Robust location for quarantine facilities under decentralized room assignment: A bi-level mixed-integer programming approach

Centralized quarantine has been proven an effective counter-pandemic measure. However, the design of quarantine facility location and allocation remains challenging because it should strike a balance among costs, cross-infection risk and public acceptance. In this study, we consider the quarantine facility location problem where different arrival nodes (e.g., airports, railway stations, etc.) are allocated with different groups of designated quarantine hotels (DQHs) to reduce the cross-infection risk while public acceptance is maintained by allowing inbound travelers to choose any available rooms in the DQHs.

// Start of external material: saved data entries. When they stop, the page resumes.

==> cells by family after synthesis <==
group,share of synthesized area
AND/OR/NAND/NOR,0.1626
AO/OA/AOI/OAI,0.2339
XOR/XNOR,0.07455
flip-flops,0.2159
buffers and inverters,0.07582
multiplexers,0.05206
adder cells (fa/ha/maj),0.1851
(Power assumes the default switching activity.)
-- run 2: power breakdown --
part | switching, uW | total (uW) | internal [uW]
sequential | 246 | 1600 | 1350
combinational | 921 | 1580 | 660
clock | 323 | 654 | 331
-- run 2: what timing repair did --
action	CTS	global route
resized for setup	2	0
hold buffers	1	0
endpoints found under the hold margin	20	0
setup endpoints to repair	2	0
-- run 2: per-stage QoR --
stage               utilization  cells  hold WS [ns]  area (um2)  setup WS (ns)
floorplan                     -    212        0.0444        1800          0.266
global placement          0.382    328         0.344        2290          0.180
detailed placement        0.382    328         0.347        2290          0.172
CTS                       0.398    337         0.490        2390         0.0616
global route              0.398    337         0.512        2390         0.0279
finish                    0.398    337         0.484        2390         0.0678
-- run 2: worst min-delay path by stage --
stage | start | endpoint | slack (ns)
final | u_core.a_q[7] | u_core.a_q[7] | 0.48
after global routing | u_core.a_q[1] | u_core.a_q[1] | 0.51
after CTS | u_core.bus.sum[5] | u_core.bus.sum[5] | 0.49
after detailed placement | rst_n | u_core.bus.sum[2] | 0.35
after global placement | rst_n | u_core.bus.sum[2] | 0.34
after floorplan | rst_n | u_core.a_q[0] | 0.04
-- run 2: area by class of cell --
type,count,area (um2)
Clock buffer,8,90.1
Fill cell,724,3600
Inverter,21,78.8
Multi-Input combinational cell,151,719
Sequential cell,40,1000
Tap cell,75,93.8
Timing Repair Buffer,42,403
--- config.mk ---
export PLATFORM = sky130hd
export DESIGN_NAME = filtro_fir_secuencial_flat
export DESIGN_NICKNAME = d
export VERILOG_FILES = /design/src/rtl/filtro_fir_secuencial_if.sv /design/src/rtl/filtro_fir_secuencial.sv /design/src/flat_wrapper.sv
export SDC_FILE = /design/constraint.sdc
export NUM_CORES = 1
export LEC_CHECK = 0
export BUFFER_PORTS_ARGS = -buffer_cell sky130_fd_sc_hd__buf_2
export CORE_ASPECT_RATIO = 0.7
export CORE_UTILIZATION = 25
export CTS_BUF_LIST = sky130_fd_sc_hd__clkbuf_16
export DETAILED_ROUTE_END_ITERATION = 8
export PLACE_DENSITY = 0.51
export SYNTH_ARGS = -nofsm -noshare
export SYNTH_HDL_FRONTEND = slang
export SYNTH_SLANG_ARGS = --single-unit
export TNS_END_PERCENT = 100
--- constraint.sdc ---
create_clock -name clk -period 15.9 [get_ports clk]
set_clock_uncertainty 0.15 [all_clocks]
set_input_delay 3.18 -clock clk [delete_from_list [all_inputs] [get_ports clk]]
set_output_delay 3.18 -clock clk [all_outputs]
set_load 0.02 [all_outputs]
[config.mk]
export PLATFORM = sky130hd
export DESIGN_NAME = shiftreg_seq_ctrl_flat
export DESIGN_NICKNAME = d
export VERILOG_FILES = /design/src/rtl/shiftreg_seq_ctrl_pkg.sv /design/src/rtl/shiftreg_seq_ctrl_if.sv /design/src/rtl/shiftreg_seq_ctrl_shiftreg.sv /design/src/rtl/shiftreg_seq_ctrl.sv /design/src/flat_wrapper.sv
export SDC_FILE = /design/constraint.sdc
export NUM_CORES = 1
export LEC_CHECK = 0
export ABC_AREA = 1
export CAP_MARGIN = 5
export CORE_ASPECT_RATIO = 1.2
export CORE_UTILIZATION = 44
export CTS_BUF_LIST = sky130_fd_sc_hd__clkbuf_16
export DETAILED_ROUTE_END_ITERATION = 10
export HOLD_SLACK_MARGIN = 0.05
export PLACE_DENSITY = 0.71
export SLEW_MARGIN = 10
export SYNTH_ARGS = -nofsm -noshare
export SYNTH_HDL_FRONTEND = slang
export SYNTH_SLANG_ARGS = --single-unit
[constraint.sdc]
create_clock -name clk -period 1.1 [get_ports clk]
set_input_delay 0.22 -clock clk [delete_from_list [all_inputs] [get_ports clk]]
set_output_delay 0.22 -clock clk [all_outputs]
set_load 0.01 [all_outputs]
===== config.mk =====
export PLATFORM = sky130hd
export DESIGN_NAME = pong_match_controller
export DESIGN_NICKNAME = d
export VERILOG_FILES = /design/src/rtl/pong_match_controller.sv
export SDC_FILE = /design/constraint.sdc
export NUM_CORES = 1
export LEC_CHECK = 0
export BUFFER_PORTS_ARGS = -buffer_cell sky130_fd_sc_hd__buf_2
export CAP_MARGIN = 40
export CORE_MARGIN = 4
export CORE_UTILIZATION = 30
export CTS_CLUSTER_SIZE = 12
export DETAILED_ROUTE_END_ITERATION = 6
export HOLD_SLACK_MARGIN = 0.15
export PLACE_DENSITY = 0.42
export SLEW_MARGIN = 20
export SYNTH_ARGS = -nofsm -noshare
export SYNTH_HDL_FRONTEND = slang
export SYNTH_SLANG_ARGS = --single-unit

===== constraint.sdc =====
create_clock -name i_Clk -period 10 [get_ports i_Clk]
set_input_delay 0.5 -clock i_Clk [delete_from_list [all_inputs] [get_ports i_Clk]]
set_output_delay 0.5 -clock i_Clk [all_outputs]
set_load 0.05 [all_outputs]
[config.mk]
export PLATFORM = sky130hd
export DESIGN_NAME = if_prefetch
export DESIGN_NICKNAME = d
export VERILOG_FILES = /design/src/rtl/riscv_pkg.sv /design/src/rtl/if_fetch_fifo.sv /design/src/rtl/if_prefetch.sv
export SDC_FILE = /design/constraint.sdc
export NUM_CORES = 1
export LEC_CHECK = 0
export BUFFER_PORTS_ARGS = -buffer_cell sky130_fd_sc_hd__buf_2
export CORE_AREA = 2 2 223 280
export DETAILED_ROUTE_END_ITERATION = 6
export DIE_AREA = 0 0 225 282
export GPL_ROUTABILITY_DRIVEN = 0
export PLACE_DENSITY = 0.36
export SYNTH_ARGS = -nofsm -noshare
export SYNTH_HDL_FRONTEND = slang
export SYNTH_SLANG_ARGS = --single-unit
[constraint.sdc]
create_clock -name clk -period 9.3 [get_ports clk]
set_input_delay 1.86 -clock clk [delete_from_list [all_inputs] [get_ports clk]]
set_output_delay 1.86 -clock clk [all_outputs]
set_load 0.01 [all_outputs]
[src/rtl/riscv_pkg.sv]
// rtl/riscv_pkg.sv - shared RV32 constants and helpers for the fetch slice
//
// Purpose: default widths, the JAL opcode, enable/disable constants and the
//          J-type immediate extraction used by the fetch stage.
// Ports:   none (package).
package riscv_pkg;

   localparam int         ADDR_W_DEF = 32;
   localparam int         INST_W_DEF = 32;
   localparam logic [6:0] OPC_JAL    = 7'b1101111;
   localparam logic       ENABLE     = 1'b1;
   localparam logic       DISABLE    = 1'b0;

   // J-immediate, byte offset with bit 0 always zero; bit 20 is the sign.
   function automatic logic [20:0] j_imm(input logic [31:0] inst);
      return {inst[31], inst[19:12], inst[20], inst[30:21], 1'b0};
   endfunction

endpackage

[src/rtl/if_fetch_fifo.sv]
// rtl/if_fetch_fifo.sv - synchronous fetch FIFO with push, pop, flush and count
//
// Purpose: holds fetched {pc, instruction, pred} entries between the ICache
//          response and the IQ.
// Ports:   clk        rising-edge clock
//          rst        synchronous active-low reset
//          push       write push_data at the tail (ignored when full)
//          push_data  entry to write
//          pop        advance the head (ignored when empty)
//          flush      empty the FIFO; wins over push and pop
//          count      current occupancy, 0..DEPTH
//          head       entry at the head (valid when count != 0)
module if_fetch_fifo
#(
   parameter int DEPTH = 4,
   parameter int W     = 65
)(
   input  logic                   clk,
   input  logic                   rst,
   input  logic                   push,
   input  logic [W-1:0]           push_data,
   input  logic                   pop,
   input  logic                   flush,
   output logic [$clog2(DEPTH):0] count,
   output logic [W-1:0]           head
);

   localparam int AW = $clog2(DEPTH);
   localparam int CW = AW + 1;

   logic [W-1:0]  mem [DEPTH];
   logic [AW-1:0] wr_ptr;
   logic [AW-1:0] rd_ptr;
   logic          do_push;
   logic          do_pop;

   assign do_pop  = pop & (count != '0);
   // A full FIFO can still take a push when the head leaves in the same cycle.
   assign do_push = push & ((count < CW'(DEPTH)) | do_pop);

   always_ff @(posedge clk) begin
      if (!rst) begin
         wr_ptr <= '0;
         rd_ptr <= '0;
         count  <= '0;
      end else if (flush) begin
         wr_ptr <= '0;
         rd_ptr <= '0;
         count  <= '0;
      end else begin
         if (do_push) wr_ptr <= wr_ptr + AW'(1);
         if (do_pop)  rd_ptr <= rd_ptr + AW'(1);
         count <= count + CW'(do_push) - CW'(do_pop);
      end
   end

   always_ff @(posedge clk) begin
      if (rst && !flush && do_push) begin
         mem[wr_ptr] <= push_data;
      end
   end

   assign head = mem[rd_ptr];

endmodule

[src/rtl/if_prefetch.sv]
// rtl/if_prefetch.sv - credit-checked instruction prefetch between ICache and IQ
//
// Purpose: issues one ICache access at a time, parks responses in a fetch FIFO
//          and streams them to the IQ; a ROB redirect flushes the FIFO and
//          discards any access still in flight.
// Build option: IF_JAL_PREDICT_EN - when defined, a fetched JAL steers the next
//          fetch to its target and marks the entry as predicted.
// Ports:   clk         rising-edge clock
//          rst         synchronous active-low reset
//          rdy         global ready; low freezes all state
//          IC_success  one-cycle ICache completion pulse
//          IC_value    instruction returned with IC_success
//          IC_S        ICache request valid, held until IC_success
//          IC_pc       ICache request address
//          IQ_full     IQ cannot accept this cycle
//          IQ_S        one-cycle instruction valid to the IQ
//          IQ_Inst     instruction to the IQ
//          IQ_pc       pc of IQ_Inst
//          IQ_pred     next pc of IQ_Inst was predicted
//          ROB_Jump_S  redirect request
//          ROB_Jump    redirect target
module if_prefetch
   import riscv_pkg::*;
#(
   parameter int                ADDR_W   = ADDR_W_DEF,
   parameter int                INST_W   = INST_W_DEF,
   parameter int                FQ_DEPTH = 4,
   parameter logic [ADDR_W-1:0] RESET_PC = '0
)(
   input  logic              clk,
   input  logic              rst,
   input  logic              rdy,
   input  logic              IC_success,
   input  logic [INST_W-1:0] IC_value,
   output logic              IC_S,
   output logic [ADDR_W-1:0] IC_pc,
   input  logic              IQ_full,
   output logic              IQ_S,
   output logic [INST_W-1:0] IQ_Inst,
   output logic [ADDR_W-1:0] IQ_pc,
   output logic              IQ_pred,
   input  logic              ROB_Jump_S,
   input  logic [ADDR_W-1:0] ROB_Jump
);

   localparam int CW = $clog2(FQ_DEPTH) + 1;
   localparam int EW = ADDR_W + INST_W + 1;

   logic [ADDR_W-1:0] pc;
   logic              pending;
   logic              drop;
   logic              push;
   logic              pop;
   logic              flush;
   logic              issue;
   logic              pred;
   logic [ADDR_W-1:0] next_pc;
   logic [CW-1:0]     count;
   logic [CW-1:0]     count_after;
   logic [EW-1:0]     head;

   // The request register doubles as the outstanding-access flag.
   assign IC_S = pending;

`ifdef IF_JAL_PREDICT_EN
   logic        is_jal;
   logic [20:0] jimm;
   assign jimm    = j_imm(IC_value[31:0]);
   assign is_jal  = (IC_value[6:0] == OPC_JAL);
   assign pred    = is_jal ? ENABLE : DISABLE;
   assign next_pc = is_jal ? IC_pc + {{(ADDR_W-21){jimm[20]}}, jimm}
                           : IC_pc + ADDR_W'(4);
`else
   assign pred    = DISABLE;
   assign next_pc = IC_pc + ADDR_W'(4);
`endif

   always_comb begin
      push  = rdy & IC_success & ~drop & ~ROB_Jump_S;
      pop   = rdy & ~ROB_Jump_S & ~IQ_full & (count != '0);
      flush = rdy & ROB_Jump_S;
      if (flush) count_after = '0;
      else       count_after = count + CW'(push) - CW'(pop);
      // A request is only launched when its response is guaranteed a slot.
      issue = rdy & ~pending & ~ROB_Jump_S & (count_after < CW'(FQ_DEPTH));
   end

   if_fetch_fifo #(
      .DEPTH (FQ_DEPTH),
      .W     (EW)
   ) u_fifo (
      .clk       (clk),
      .rst       (rst),
      .push      (push),
      .push_data ({IC_pc, IC_value, pred}),
      .pop       (pop),
      .flush     (flush),
      .count     (count),
      .head      (head)
   );

   always_ff @(posedge clk) begin
      if (!rst) begin
         pc      <= RESET_PC;
         pending <= 1'b0;
         drop    <= 1'b0;
         IC_pc   <= '0;
         IQ_S    <= 1'b0;
         IQ_Inst <= '0;
         IQ_pc   <= '0;
         IQ_pred <= 1'b0;
      end else if (rdy) begin
         IQ_S <= pop;
         if (pop) begin
            IQ_pc   <= head[EW-1 -: ADDR_W];
            IQ_Inst <= head[INST_W:1];
            IQ_pred <= head[0];
         end

         if (IC_success) begin
            // Response closes the access; a dropped or same-cycle-redirected
            // one is simply not pushed.
            pending <= 1'b0;
            drop    <= 1'b0;
         end else if (ROB_Jump_S) begin
            // An access still in flight must be swallowed when it returns.
            drop <= pending;
         end else if (issue) begin
            pending <= 1'b1;
            IC_pc   <= pc;
         end

         if (ROB_Jump_S)  pc <= ROB_Jump;
         else if (push)   pc <= next_pc;
      end else begin
         IQ_S <= 1'b0;
      end
   end

endmodule

==> results.py <==
metrics = {
    "grt": {
        "grt_max_degree": 86,
        "grt_pass1_wl_mm": 61.9,
        "track_usage": 0.132,
        "grt.overflow.total": 0,
        "antenna_found_initial": 0,
        "grt_pass1_vias": 9469,
    },
    "logic_synthesis": {
        "syn_nets": 1156,
        "syn-instance-count": 1077,
        "netlist.top_cell.by_area": "edfxtp_1",
        "synth_area_leaders": "edfxtp_1 (51%), dfxtp_1 (18%), mux4_2 (9.5%)",
        "synthArstFlopShare": 0,
        "synth_ff_type": "edfxtp_1",
        "synth.cell_area_sq_um": 15100,
        "yosysTopAreaCellShare": 0.509,
        "yosysSeqAreaShare": 0.692,
        "synth_edf_count": 256,
        "avgSynthCellArea_sq_um": 14.0,
        "yosys_warnings": 0,
        "synth_cell_types": 54,
        "ys_ff_latch": 394,
    },
    "floorplan": {
        "fp.coreArea_sq_um": 60500,
        "io_pins": 169,
        "die_h_um": 282,
        "die_w_um": 225,
        "initial_core_util": 0.249,
        "num_rows": 101,
        "die_area_sq_um": 63500,
    },
    "sta": {
        "setup_tns_ps": 0,
        "hold_ws_ps": 450,
        "slew_headroom": 0.350,
        "max_freq_mhz": 211,
        "rsz0062_at_grt": "false",
        "drv_slew": 0,
        "setup_violations": 0,
        "period_share": 0.509,
        "fin_skew_ps": 24.6,
        "tightest_slew_ps": 975,
        "setup_ws_ps": 4560,
        "hold_viol": 0,
        "period_minus_slack_ps": 4740,
    },
    "clock_network": {
        "cts_sinks": 394,
        "htreeDepth": 2,
        "hold_buffers": 0,
        "clock_latency_ps": 570,
        "cts_setup_buffers": 0,
        "cts_tree": "yes",
        "cts_root_buffer": "clkbuf_16",
        "cts_resized": 0,
        "clk_pin_slew_worst_paths_ps": 60,
        "clock_path_buffers": 3,
        "cts_buffers": 45,
    },
    "placement": {
        "place_area_sq_um": 16700,
        "dp_hpwl_mm": 24.2,
        "port_buffers": 167,
        "place_ws_ps": 3880,
        "dp_cells": 1959,
    },
    "drt": {
        "antenna_left": 0,
        "wl_mm": 41.5,
        "firstDrtPassIters": 4,
        "drc": 0,
        "viasPerCell": 4.48,
        "via_count": 9144,
        "drt_iter0_markers": 443,
        "routedWlPerCell_um": 20.3,
    },
    "cells_and_area": {
        "area_growth_syn_to_layout_pct": 21.4,
        "design_area_sq_um": 18300,
        "n_antenna_cell": 0,
        "drive_gt1_frac": 0.264,
        "stdcell_count": 2043,
        "fin_util": 0.303,
        "nets": 1313,
    },
    "worst_setup_path": {
        "worstSetupPathDepth": 11,
        "cp.required_ps": 9760,
        "crit_end": "IC_pc[7]$_SDFFE_PN0P_",
        "cp_top_family": "buffers and inverters",
        "worstReg2RegStart": "u_fifo.count[1]$_SDFF_PP0_",
        "cp_max_fo": 66,
        "cpMaxStageDelayCell": "or3_4",
        "worst_path_largest_cell_delay_ps": 780,
        "worstSetupStartpointType": "input pin",
        "startpoint": "ROB_Jump_S",
        "path_class": "in2reg",
        "crit_chain": "buf_2 > nand2b_1 > or3_4 > inv_2 > ha_1 > inv_1 > a31o_2 > mux2i_4 > buf_4 > nand3_1 > o31ai_1",
        "worst-r2r-cell-count": 10,
        "rr_endpoint": "IC_pc[7]$_SDFFE_PN0P_",
        "endpoint_kind": "flip-flop",
        "arrival_ps": 5190,
        "ff2ff_setup_slack_ps": 6160,
        "critPathBufInv": 4,
    },
    "job": {
        "maxCapViolCount": 0,
    },
    "power": {
        "vdd_drop_max_v": 0.000108,
        "power_mw": 3.90,
        "cellPowerDensity_nw_per_um2": 213,
        "p_leak_nw": 6.25,
    },
    "worst_hold_path": {
        "min_path_type": "reg2reg",
    },
    "status": {
        "status": "finished clean",
    },
}
## Yosys cell counts, drive strengths merged (8+ instances only)
| cell type | instances |
|---|---|
| a21oi | 92 |
| buf | 22 |
| clkbuf | 47 |
| dfxtp | 138 |
| edfxtp | 256 |
| ha | 8 |
| inv | 13 |
| mux4 | 64 |
| nand2 | 190 |
| nand3 | 50 |
| nand4 | 9 |
| nor2 | 25 |
| nor3 | 8 |
| o211ai | 11 |
| o21ai | 41 |
| or3 | 10 |
| xnor2 | 14 |
| xor2 | 15 |
## per-layer routing
layer	up-vias	track usage	wire length (um)	share of wire
met3	52	0.0241	1610	0.039
met2	177	0.232	21000	0.51
met5	-	0	0	0
li1	4324	-	-	-
met1	4591	0.164	18000	0.43
met4	0	0.0384	878	0.021
## where the power goes
group / internal, mW / switching (mW)
registers: 1.87 / 0.0160
clock network: 1.17 / 0.725
logic: 0.0407 / 0.0737
## tightest hold or removal path, cell delays in order, from the launching register on
cell	delay (ps)
dfxtp_1	300
nand2_1	50
a21oi_1	50
## area by class of cell
type | count | area (sq um)
Fill cell | 6117 | 42200
Sequential cell | 394 | 10500
Multi-Input combinational cell | 601 | 4340
Clock buffer | 60 | 1290
Tap cell | 772 | 966
Timing Repair Buffer | 179 | 926
Clock inverter | 24 | 300
Inverter | 13 | 50.0
## logic make-up (layout without fill, tap and decap cells)
group	Yosys count	count (layout)	share of synthesized area
xor+xnor	29	29	0.0168
simple gates	322	322	0.0976
fa+ha+maj	9	9	0.00796
flops	394	394	0.692
compound gates	170	170	0.0627
buf+inv	82	276	0.0228
other cells	1	1	0.000248
mux	70	70	0.0995
## flip-flops by register name, summed over array words and instances (netlist names)
signal / flops
IC_S: 1
IC_pc: 32
IQ_Inst: 32
IQ_S: 1
IQ_pc: 32
drop: 1
pc: 32
u_fifo.count: 3
u_fifo.mem: 256
u_fifo.rd_ptr: 2
u_fifo.wr_ptr: 2
## worst min path at each step
stage | end | cells past startpoint | slack, ps | from
after floorplan | pc[4]$_SDFFE_PN0P_ | 2 | 430 | pc[4]$_SDFFE_PN0P_
after global placement | IQ_Inst[21]$_SDFFE_PN0P_ | 2 | 440 | IQ_Inst[21]$_SDFFE_PN0P_
after detailed placement | IQ_Inst[14]$_SDFFE_PN0P_ | 2 | 440 | IQ_Inst[14]$_SDFFE_PN0P_
after CTS | IQ_Inst[14]$_SDFFE_PN0P_ | 2 | 450 | IQ_Inst[14]$_SDFFE_PN0P_
after global routing | IQ_Inst[17]$_SDFFE_PN0P_ | 2 | 470 | IQ_Inst[17]$_SDFFE_PN0P_
final | IQ_Inst[14]$_SDFFE_PN0P_ | 2 | 450 | IQ_Inst[14]$_SDFFE_PN0P_
## placed cells by master, fill, tap and decap left out, types with 4 or more instances in the layout
master / instances
o211ai_1: 11
clkbuf_16: 48
xnor2_1: 14
clkbuf_1: 8
inv_1: 11
and4_1: 5
clkinv_1: 5
and3_1: 5
and2_4: 4
nor2_1: 25
nand4_1: 7
o31ai_1: 5
buf_4: 12
ha_1: 8
bufinv_16: 7
buf_2: 167
o21ai_0: 16
dfxtp_1: 136
or3_1: 8
nor3_1: 5
clkbuf_8: 4
a211oi_1: 4
mux4_2: 64
xor2_1: 15
clkinv_2: 9
o21ai_1: 24
a21oi_1: 92
nand3_1: 50
mux2i_1: 4
edfxtp_1: 256
nand2_1: 190
(Power assumes the default switching activity.)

Under some mild assumptions on travelers’ room choice behavior, we first mathematically derive a novel equilibrium condition to model all possible outcomes of the decentralized room assignment. Due to the non-uniqueness of the equilibrium, we then develop a robust quarantine facility location model which optimizes the worst-case scenario. The model appears as a bi-level mixed-integer program (BMIP), in which the government decides the DQH location and allocation in the upper level to minimize the total cost, while inbound travelers in the lower level make their room choices to maximize the government’s objective. To solve the proposed BMIP on large-scale problems, we design an iterated local search (ILS) algorithm. Numerical results show that the ILS algorithm outperforms the state-of-the-art BMIP solver and a column-and-row-generation-based exact algorithm given a 2-hour running time limit. Finally, we conduct a case study based on the data published by the Hong Kong government. The result suggests that the proposed model can significantly decrease the cost variation due to decentralized room assignment.